Al día siguiente, 13 de octubre, Dersu se sintió un poco reconfortado por el sueño, mientras yo seguía tan extenuado como antes. Pero no podíamos quedarnos en el lugar, ya que no nos quedaba ni una miga de pan. Así que nos levantamos con dificultad para continuar descendiendo penosamente el curso de agua.
El valle se ensanchó poco a poco. Habíamos dejado ya los espacios cubiertos de árboles abatidos o quemados. Por otra parte, en lugar de abetos, cedros y pinos, encontrábamos, cada vez más a menudo, abedules y sauces blancos, así como plantas diversas y enormes, algunas de las cuales tenían dimensiones de árboles y podían servir como madera de construcción. Yo andaba con fatiga, como un beodo. Dersu, por su parte, debió hacer esfuerzos extremos para continuar el camino. A nuestra izquierda se elevaban grandes peñascos, que nos obligaban a pasar de vez en cuando a la otra orilla, facilitándose la travesía por la división del curso de agua en ocho canales. Dersu hizo todo lo posible por estimularme, si bien la expresión de su rostro traicionaba sus propios sufrimientos.
— Kanza(gaviota) —exclamó súbitamente, indicándome una vaga silueta blanca revoloteando en el cielo—. El mar ya no está lejos.
La esperanza de llegar pronto al término de todos estos sufrimientos me volvió a dar fuerzas. Sin embargo, tuvimos aún que volver a pasar a la orilla izquierda del Kuliumbé, que no ofrecía de nuevo más que un solo lecho. Un gran alerce arrojado a través del río vacilaba tan fuertemente, que perdimos mucho tiempo en efectuar ese pasaje. Dersu comenzó por transportar nuestros fusiles y mochilas y volvió para ayudarme durante el trayecto. Acabamos por reposar en la linde de un bosque de encinas, que crecían al pie de un acantilado.
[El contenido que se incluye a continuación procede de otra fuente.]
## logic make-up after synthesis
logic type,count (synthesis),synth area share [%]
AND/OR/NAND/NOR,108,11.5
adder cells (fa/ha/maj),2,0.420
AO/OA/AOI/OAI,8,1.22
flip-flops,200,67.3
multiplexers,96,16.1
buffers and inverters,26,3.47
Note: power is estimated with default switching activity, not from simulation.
File: src/rtl/shift_add_mult.sv
module shift_add_mult #(
  parameter int W = 4
) (
  input  logic           clk,
  input  logic           rst,
  input  logic           go,
  input  logic           ld_mcand,
  input  logic           ld_mplier,
  input  logic [W-1:0]   din,
  output logic           busy,
  output logic           done,
  output logic [2*W-1:0] product
);
  localparam int PW = (W > 2) ? $clog2(W) : 1;
  localparam logic [PW-1:0] P_INIT = PW'(W - 1);

  typedef enum logic [1:0] {S_IDLE = 2'b00, S_ADD = 2'b01, S_SHIFT = 2'b10} st_t;

  st_t           st;
  logic [W-1:0]  b, a, q;
  logic          c;
  logic [PW-1:0] p;

  wire in_idle  = (st == S_IDLE);
  wire in_add   = (st == S_ADD);
  wire in_shift = (st == S_SHIFT);
  wire z        = (p == '0);
  wire start    = in_idle & go;
  wire do_load  = in_add & q[0];
  wire clr_c    = start | in_shift;

  wire [W:0] sum = {1'b0, a} + {1'b0, b};

  wire m1 = in_add;
  wire m0 = start | (in_shift & ~z);
  st_t st_nxt;
  assign st_nxt = st_t'({m1, m0});

  assign busy    = ~in_idle;
  assign product = {a, q};

  always_ff @(posedge clk) begin
    if (rst) begin
      st   <= S_IDLE;
      b    <= '0;
      a    <= '0;
      q    <= '0;
      c    <= 1'b0;
      p    <= '0;
      done <= 1'b0;
    end else begin
      st   <= st_nxt;
      done <= in_shift & z;
      if (in_idle && ld_mcand) b <= din;
      if (in_idle && ld_mplier) q <= din;
      if (start) begin
        a <= '0;
        p <= P_INIT;
      end
      if (do_load) a <= sum[W-1:0];
      if (clr_c) c <= 1'b0;
      else if (do_load) c <= sum[W];
      if (in_shift) begin
        a <= {c, a[W-1:1]};
        q <= {a[0], q[W-1:1]};
        p <= p - PW'(1);
      end
    end
  end

  assert_legal_state_R9: assert property (@(posedge clk) disable iff (rst)
    st != 2'b11);

  assert_add_then_shift_R9: assert property (@(posedge clk) disable iff (rst)
    in_add |=> in_shift);

  assert_shift_zero_fill_R9: assert property (@(posedge clk) disable iff (rst)
    in_shift |=> (c == 1'b0));

  assert_start_init_R3: assert property (@(posedge clk) disable iff (rst)
    (in_idle && go) |=> (busy && a == '0 && p == P_INIT && !done));

  assert_mcand_frozen_R6: assert property (@(posedge clk) disable iff (rst)
    busy |=> $stable(b));

  assert_done_on_finish_R5: assert property (@(posedge clk) disable iff (rst)
    (in_shift && p == '0) |=> (done && !busy));

  assert_done_single_R5: assert property (@(posedge clk) disable iff (rst)
    done |=> !done);

  assert_idle_hold_R8: assert property (@(posedge clk) disable iff (rst)
    (in_idle && !go && !ld_mplier) |=> $stable(product));
endmodule
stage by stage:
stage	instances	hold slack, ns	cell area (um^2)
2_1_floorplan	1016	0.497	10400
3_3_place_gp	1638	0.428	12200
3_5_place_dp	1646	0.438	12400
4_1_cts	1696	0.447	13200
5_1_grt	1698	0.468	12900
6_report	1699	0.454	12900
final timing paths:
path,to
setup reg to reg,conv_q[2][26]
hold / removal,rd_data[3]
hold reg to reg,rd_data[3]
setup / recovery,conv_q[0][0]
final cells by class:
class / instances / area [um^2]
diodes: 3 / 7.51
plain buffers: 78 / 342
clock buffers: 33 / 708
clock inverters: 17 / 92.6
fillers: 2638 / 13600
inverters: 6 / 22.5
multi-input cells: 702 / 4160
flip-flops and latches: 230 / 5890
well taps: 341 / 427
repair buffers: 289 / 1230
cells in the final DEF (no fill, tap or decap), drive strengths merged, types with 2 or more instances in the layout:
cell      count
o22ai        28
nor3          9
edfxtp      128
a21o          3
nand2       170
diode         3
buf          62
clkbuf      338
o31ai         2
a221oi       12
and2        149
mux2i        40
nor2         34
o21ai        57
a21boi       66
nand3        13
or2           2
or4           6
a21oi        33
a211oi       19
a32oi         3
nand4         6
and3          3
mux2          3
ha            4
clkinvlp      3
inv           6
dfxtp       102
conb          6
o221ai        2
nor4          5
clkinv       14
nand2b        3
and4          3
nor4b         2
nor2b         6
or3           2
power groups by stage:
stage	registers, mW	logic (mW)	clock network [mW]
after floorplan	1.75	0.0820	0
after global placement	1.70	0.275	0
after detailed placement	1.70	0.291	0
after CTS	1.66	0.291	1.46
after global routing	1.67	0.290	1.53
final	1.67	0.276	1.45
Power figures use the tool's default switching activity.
`src/rtl/wpc_pkg.sv`:
```
package wpc_pkg;

  typedef enum logic [1:0] {
    PROT_NONE    = 2'b00,
    PROT_QUARTER = 2'b01,
    PROT_HALF    = 2'b10,
    PROT_ALL     = 2'b11
  } prot_lvl_e;

  typedef enum logic [2:0] {
    OP_NONE,
    OP_CLR_WEL,
    OP_SET_WEL,
    OP_STATUS_WR,
    OP_ARRAY_WR
  } op_e;

  localparam int STAT_LOCK_BIT = 7;
  localparam int STAT_LVL_HI   = 3;
  localparam int STAT_LVL_LO   = 2;
  localparam int STAT_WEL_BIT  = 1;
  localparam int STAT_BUSY_BIT = 0;

  function automatic logic [7:0] pack_status(input logic in_cycle,
                                             input logic lock_en,
                                             input logic [1:0] lvl,
                                             input logic wel);
    logic [7:0] s;
    s = 8'h00;
    if (in_cycle) begin
      s = 8'hFF;
    end else begin
      s[STAT_LOCK_BIT] = lock_en;
      s[STAT_LVL_HI:STAT_LVL_LO] = lvl;
      s[STAT_WEL_BIT] = wel;
    end
    return s;
  endfunction

endpackage

```
`src/rtl/wpc_addr_guard.sv`:
```
module wpc_addr_guard
  import wpc_pkg::*;
#(
  parameter int ADDR_W = 13
) (
  input  prot_lvl_e          lvl,
  input  logic [ADDR_W-1:0]  addr,
  output logic               hit
);
  localparam int TOP = ADDR_W - 1;

  always_comb begin
    unique case (lvl)
      PROT_NONE:    hit = 1'b0;
      PROT_QUARTER: hit = (addr[TOP -: 2] == 2'b11);
      PROT_HALF:    hit = addr[TOP];
      default:      hit = 1'b1;
    endcase
  end
endmodule

```
`src/rtl/wpc_cmd_select.sv`:
```
module wpc_cmd_select
  import wpc_pkg::*;
(
  input  logic cmd_wren,
  input  logic cmd_wrdi,
  input  logic cmd_wrsr,
  input  logic cmd_write,
  output op_e  op
);
  always_comb begin
    if (cmd_wrdi)       op = OP_CLR_WEL;
    else if (cmd_wren)  op = OP_SET_WEL;
    else if (cmd_wrsr)  op = OP_STATUS_WR;
    else if (cmd_write) op = OP_ARRAY_WR;
    else                op = OP_NONE;
  end
endmodule

```
`src/rtl/wpc_cycle_timer.sv`:
```
module wpc_cycle_timer #(
  parameter int CYCLE_CLKS = 8
) (
  input  logic clk,
  input  logic rst,
  input  logic start,
  output logic busy,
  output logic done
);
  localparam int CNT_W = (CYCLE_CLKS > 1) ? $clog2(CYCLE_CLKS) : 1;
  localparam logic [CNT_W-1:0] LOAD = CNT_W'(CYCLE_CLKS - 1);

  logic [CNT_W-1:0] left_q;
  logic             busy_q;

  assign busy = busy_q;
  assign done = busy_q && (left_q == '0);

  always_ff @(posedge clk) begin
    if (rst) begin
      busy_q <= 1'b0;
      left_q <= '0;
    end else if (start && !busy_q) begin
      busy_q <= 1'b1;
      left_q <= LOAD;
    end else if (done) begin
      busy_q <= 1'b0;
    end else if (busy_q) begin
      left_q <= left_q - 1'b1;
    end
  end
endmodule

```
`src/rtl/wp_status_ctrl.sv`:
```
module wp_status_ctrl
  import wpc_pkg::*;
#(
  parameter int ADDR_W     = 13,
  parameter int CYCLE_CLKS = 8
) (
  input  logic              clk,
  input  logic              rst,
  input  logic              cmd_wren,
  input  logic              cmd_wrdi,
  input  logic              cmd_wrsr,
  input  logic [7:0]        wrsr_data,
  input  logic              cmd_write,
  input  logic [ADDR_W-1:0] write_addr,
  input  logic              wp_n,
  output logic [7:0]        status_byte,
  output logic              write_grant,
  output logic              busy
);
  op_e       op;
  logic      addr_hit;
  logic      tmr_busy, tmr_done;
  logic      hw_lock;

  logic      wel_q, wel_d;
  logic      lock_q, lock_d;
  prot_lvl_e lvl_q, lvl_d;
  logic      pend_sr_q;
  logic      pend_lock_q;
  prot_lvl_e pend_lvl_q;
  logic      grant_q;
  logic [7:0] status_q;

  logic      start, take_sr, busy_d;
  logic [7:0] status_d;

  wpc_cmd_select u_sel (
    .cmd_wren (cmd_wren),
    .cmd_wrdi (cmd_wrdi),
    .cmd_wrsr (cmd_wrsr),
    .cmd_write(cmd_write),
    .op       (op)
  );

  wpc_addr_guard #(.ADDR_W(ADDR_W)) u_guard (
    .lvl (lvl_q),
    .addr(write_addr),
    .hit (addr_hit)
  );

  wpc_cycle_timer #(.CYCLE_CLKS(CYCLE_CLKS)) u_tmr (
    .clk  (clk),
    .rst  (rst),
    .start(start),
    .busy (tmr_busy),
    .done (tmr_done)
  );

  assign hw_lock = lock_q && !wp_n;

  always_comb begin
    wel_d   = wel_q;
    lock_d  = lock_q;
    lvl_d   = lvl_q;
    start   = 1'b0;
    take_sr = 1'b0;
    if (tmr_done) begin
      wel_d = 1'b0;
      if (pend_sr_q) begin
        lock_d = pend_lock_q;
        lvl_d  = pend_lvl_q;
      end
    end else if (!tmr_busy) begin
      unique case (op)
        OP_CLR_WEL: wel_d = 1'b0;
        OP_SET_WEL: wel_d = 1'b1;
        OP_STATUS_WR: begin
          if (wel_q && !hw_lock) begin
            start   = 1'b1;
            take_sr = 1'b1;
          end else begin
            wel_d = 1'b0;
          end
        end
        OP_ARRAY_WR: begin
          if (wel_q && !addr_hit) start = 1'b1;
          else                    wel_d = 1'b0;
        end
        default: ;
      endcase
    end
    busy_d   = start || (tmr_busy && !tmr_done);
    status_d = pack_status(busy_d, lock_d, lvl_d, wel_d);
  end

  always_ff @(posedge clk) begin
    if (rst) begin
      wel_q       <= 1'b0;
      lock_q      <= 1'b0;
      lvl_q       <= PROT_NONE;
      pend_sr_q   <= 1'b0;
      pend_lock_q <= 1'b0;
      pend_lvl_q  <= PROT_NONE;
      grant_q     <= 1'b0;
      status_q    <= 8'h00;
    end else begin
      wel_q    <= wel_d;
      lock_q   <= lock_d;
      lvl_q    <= lvl_d;
      grant_q  <= start;
      status_q <= status_d;
      if (start) begin
        pend_sr_q <= take_sr;
      end else if (tmr_done) begin
        pend_sr_q <= 1'b0;
      end
      if (take_sr) begin
        pend_lock_q <= wrsr_data[STAT_LOCK_BIT];
        pend_lvl_q  <= prot_lvl_e'(wrsr_data[STAT_LVL_HI:STAT_LVL_LO]);
      end
    end
  end

  assign status_byte = status_q;
  assign write_grant = grant_q;
  assign busy        = tmr_busy;
endmodule

```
El mar estaba a un kilómetro y medio. Pero fue necesario reunir el resto de nuestras fuerzas para poder franquear esta distancia. Los cardos y la maleza se hicieron pronto más escasos y vimos centellear el mar. Nuestro penoso viaje había terminado. Dentro de poco contábamos con encontrar las provisiones aportadas por nuestros soldados, para inmovilizarnos a continuación hasta nuestro completo restablecimiento. A las seis de la tarde, llegamos al peñón de Van-Sine-Laza. Pero, ¡cuál no fue nuestra decepción al no encontrar allí las vituallas esperadas! Registramos todos los rincones, caminando por todos lados entre las ramas desgajadas y las grandes piedras: ¡no había nada! Una sola esperanza subsistía aún y era que los tiradores hubieran dejado nuestras provisiones al otro extremo del peñón. El goldtomó la iniciativa de ir y trepó penosamente por él. Pero, llegado a la cornisa, encontró el peligroso sendero cubierto de hielo y no se decidió a avanzar más allá. Por otra parte, pudo observar desde aquella altura la costa entera y no percibió nada en absoluto. Volvió a descender junto a mí y me comunicó la triste nueva, tratando en seguida de consolarme:
—Está bien, capitán —dijo—; en el litoral siempre se puede encontrar de comer.
Al ir hacia la orilla del mar, dimos vuelta a una piedra. Salieron de debajo de ella una cantidad de cangrejitos, que se escaparon en abanico para esconderse bajo otras piedras. Atrapándolos con nuestras manos, recogimos pronto dos docenas, sin contar los mariscos y un centenar de mejillones marinos. Después, elegimos un buen lugar para acampar e hicimos un gran fuego. Comimos los mariscos y los mejillones crudos, prefiriendo en cambio hervir los cangrejos. La comida no fue copiosa pero sí suficiente para aplacar las primeras embestidas del hambre.
Aunque no tenía ya más fiebre, mi agotamiento seguía siendo el mismo. Dersu, que quería ir a cazar de buena mañana, se acostó primero. Derrengado por el trayecto y debilitado por la fiebre, me reuní pronto con él y no tardé en dormirme.
El alba iluminaba apenas con su incierto resplandor el mar en calma y la costa desierta y nuestra hoguera se había casi extinguido, cuando despertó al gold;los dos a una soplamos sobre los tizones.
En ese momento, escuché a lo lejos dos sonidos seguidos, que más bien parecían aullidos.
—Es un ciervo —dije a mi compañero—. Ve pronto, quizá tengas suerte.
Dersu se vistió en silencio, pero se detuvo para reflexionar, y a continuación dejó caer esta observación:
—No, no es un ciervo. No pueden bramar en esta estación.
Los sonidos se repitieron otra vez y entonces pudimos distinguir netamente que venían del lado del mar. Creí reconocerlos, sin acordarme de dónde los había escuchado antes. Sentado frente al gold,volví la espalda al mar. De repente, Dersu saltó de su sitio y me dijo, con la mano tendida hacia delante:
—¡Mira, capitán!
Me volví y vi el torpedero Grozny,que doblaba el cabo vecino. Sin concertarnos, disparamos al aire dos tiros de fusil y saltamos hacia la hoguera para arrojar en ella unas hierbas, que hicieron elevarse un humo blanco.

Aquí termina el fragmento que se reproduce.